Friday, March 27, 2009

Bum Sex Friday

I'm no looking for a fatwa today, here is a fat wha the fuck? I don't have a post for today ....... well I actually wrote a ton of them then put them into drafts, you know me I'm never happy with my work so I just thought I'd chat and get to know a few of my readers, so anyone from Canada?

For fucks sake my IP blockers are shite.

I hope Donn doesn't mind me posting this picture of him suggestively licking the end of a handgun when he auditioned for broke back alleyway an Old Knudsen production. Well actually there wasn't any such film I just wanted to see what I could get Donn to do for the role. That lad is sure ambitious. Donn's blog has a habit of making me think and so my Monday post is inspired by him. Well I haven't written it yet but you know how it goes .............. he sure is lovely isn't he?

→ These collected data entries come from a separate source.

<file path="src/rtl/sequence_decoder.sv">
// Decodes the 40-bit reseed word embedded in one line of an interleaved Cr Y Cb Y
// stream: luma majority voting per bit, chroma sanity checking, identifier match.
module sequence_decoder #(
   parameter logic [9:0]  THRESHOLD      = 10'h1F6,
   parameter logic [9:0]  CHROMA_NEUTRAL = 10'h200,
   parameter logic [9:0]  CHROMA_TOL     = 10'h040,
   parameter logic [7:0]  EXPECTED_ID    = 8'hA5,
   parameter int unsigned ALIGN_OFFSET   = 0
) (
   input  logic        clock,
   input  logic        reset,
   input  logic        enable,
   input  logic [9:0]  sample_in,
   output logic [31:0] reseed_count,
   output logic        reseed_valid,
   output logic        id_error,
   output logic        format_error,
   output logic        abort,
   output logic        busy
);

   localparam logic [5:0] LAST_SAMPLE = 6'd35;  // 36 samples (18 luma) per bit
   localparam logic [5:0] LAST_BIT    = 6'd39;  // 40 bits per word
   localparam logic [4:0] VOTE_MIN    = 5'd10;  // luma votes needed for a 1
   localparam int         SKIP_W      = (ALIGN_OFFSET > 1) ? $clog2(ALIGN_OFFSET) : 1;
   localparam logic [SKIP_W-1:0] SKIP_LAST = SKIP_W'(ALIGN_OFFSET - 1);

   typedef enum logic [2:0] {
      S_IDLE,
      S_SKIP,
      S_COLLECT,
      S_REPORT,
      S_WAIT_LOW
   } state_e;

   state_e              state_q, state_d;
   logic                en_q;
   logic                armed_q, armed_d;
   logic [SKIP_W-1:0]   skip_cnt_q, skip_cnt_d;
   logic [5:0]          sample_cnt_q, sample_cnt_d;
   logic [5:0]          bit_cnt_q, bit_cnt_d;
   logic [4:0]          vote_q, vote_d;
   logic [39:0]         word_q, word_d;
   logic                viol_q, viol_d;
   logic [31:0]         reseed_count_q, reseed_count_d;
   logic                reseed_valid_q, reseed_valid_d;
   logic                id_error_q, id_error_d;
   logic                format_error_q, format_error_d;
   logic                abort_q, abort_d;

   logic                rise;
   logic                is_luma;
   logic                luma_hit;
   logic [9:0]          chroma_dev;
   logic                chroma_bad;
   logic [4:0]          vote_sum;
   logic                bit_value;
   logic                start_collect;

   // armed_q only sets once enable has been seen low after reset, so a line
   // already in progress when reset drops cannot be mistaken for a new one.
   assign rise       = enable && !en_q && armed_q;
   assign armed_d    = !enable;

   assign is_luma    = sample_cnt_q[0];
   assign luma_hit   = is_luma && (sample_in > THRESHOLD);
   assign chroma_dev = (sample_in >= CHROMA_NEUTRAL) ? (sample_in - CHROMA_NEUTRAL)
                                                     : (CHROMA_NEUTRAL - sample_in);
   assign chroma_bad = !is_luma && (chroma_dev > CHROMA_TOL);
   assign vote_sum   = vote_q + {4'd0, luma_hit};
   assign bit_value  = (vote_sum >= VOTE_MIN);

   always_comb begin
      // NOTE: every variable gets a default before the case so no path can infer a latch.
      state_d        = state_q;
      skip_cnt_d     = skip_cnt_q;
      sample_cnt_d   = sample_cnt_q;
      bit_cnt_d      = bit_cnt_q;
      vote_d         = vote_q;
      word_d         = word_q;
      viol_d         = viol_q;
      reseed_count_d = reseed_count_q;
      reseed_valid_d = 1'b0;
      id_error_d     = 1'b0;
      format_error_d = 1'b0;
      abort_d        = 1'b0;
      start_collect  = 1'b0;

      unique case (state_q)
         S_IDLE: begin
            if (rise) begin
               if (ALIGN_OFFSET == 0) begin
                  start_collect = 1'b1;
               end else begin
                  state_d    = S_SKIP;
                  skip_cnt_d = '0;
               end
            end
         end

         S_SKIP: begin
            if (!enable) begin
               abort_d = 1'b1;
               state_d = S_IDLE;
            end else if (skip_cnt_q == SKIP_LAST) begin
               start_collect = 1'b1;
            end else begin
               skip_cnt_d = skip_cnt_q + SKIP_W'(1);
            end
         end

         S_COLLECT: begin
            // A sample only counts when enable is high, including the very last one.
            if (!enable) begin
               abort_d = 1'b1;
               state_d = S_IDLE;
            end else begin
               viol_d = viol_q || chroma_bad;
               if (sample_cnt_q == LAST_SAMPLE) begin
                  word_d       = {word_q[38:0], bit_value};
                  sample_cnt_d = '0;
                  vote_d       = '0;
                  bit_cnt_d    = bit_cnt_q + 6'd1;
                  if (bit_cnt_q == LAST_BIT) begin
                     state_d = S_REPORT;
                  end
               end else begin
                  sample_cnt_d = sample_cnt_q + 6'd1;
                  vote_d       = vote_sum;
               end
            end
         end

         S_REPORT: begin
            if (viol_q) begin
               format_error_d = 1'b1;
            end else if (word_q[39:32] != EXPECTED_ID) begin
               id_error_d = 1'b1;
            end else begin
               reseed_count_d = word_q[31:0];
               reseed_valid_d = 1'b1;
            end
            state_d = enable ? S_WAIT_LOW : S_IDLE;
         end

         S_WAIT_LOW: begin
            if (!enable) begin
               state_d = S_IDLE;
            end
         end

         default: state_d = S_IDLE;
      endcase

      if (start_collect) begin
         state_d      = S_COLLECT;
         sample_cnt_d = '0;
         bit_cnt_d    = '0;
         vote_d       = '0;
         word_d       = '0;
         viol_d       = 1'b0;
      end
   end

   // NOTE: state registers use non-blocking assignments so every flop samples pre-edge values.
   always_ff @(posedge clock) begin
      if (reset) begin
         state_q        <= S_IDLE;
         en_q           <= 1'b0;
         armed_q        <= 1'b0;
         skip_cnt_q     <= '0;
         sample_cnt_q   <= '0;
         bit_cnt_q      <= '0;
         vote_q         <= '0;
         word_q         <= '0;
         viol_q         <= 1'b0;
         reseed_count_q <= '0;
         reseed_valid_q <= 1'b0;
         id_error_q     <= 1'b0;
         format_error_q <= 1'b0;
         abort_q        <= 1'b0;
      end else begin
         state_q        <= state_d;
         en_q           <= enable;
         armed_q        <= armed_d;
         skip_cnt_q     <= skip_cnt_d;
         sample_cnt_q   <= sample_cnt_d;
         bit_cnt_q      <= bit_cnt_d;
         vote_q         <= vote_d;
         word_q         <= word_d;
         viol_q         <= viol_d;
         reseed_count_q <= reseed_count_d;
         reseed_valid_q <= reseed_valid_d;
         id_error_q     <= id_error_d;
         format_error_q <= format_error_d;
         abort_q        <= abort_d;
      end
   end

   assign reseed_count = reseed_count_q;
   assign reseed_valid = reseed_valid_q;
   assign id_error     = id_error_q;
   assign format_error = format_error_q;
   assign abort        = abort_q;
   assign busy         = (state_q == S_SKIP) || (state_q == S_COLLECT);

endmodule

</file>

I've watched Lost from the beginning, it actually reminds me of when I was ship wrecked on an island once, not as nice as Hawaii where Lost is filmed. I had a load of others with me and we formed a type of government that worshiped a pig's head and we could only speak if we held the conch, yes it was quite similar to the Bush administration but instead of fucking up the island and my mates getting rich we fucked up the island and my mates became stew, no really Stew ate all my friends and would have got me too except me volleyball named Wilson crushed his skull with a rock while he slept, if you don't believe me ask me friend Ben.


You should not be reading this blog, you are too special to be doing that. You know you have a higher destiny just trust me for once and take off your top.


Battlestar Galactica has finished. I will miss the fine acting and amazing twists and turns the show took. What will I wank to on a friday night now? ok I do have the pictures of Donn.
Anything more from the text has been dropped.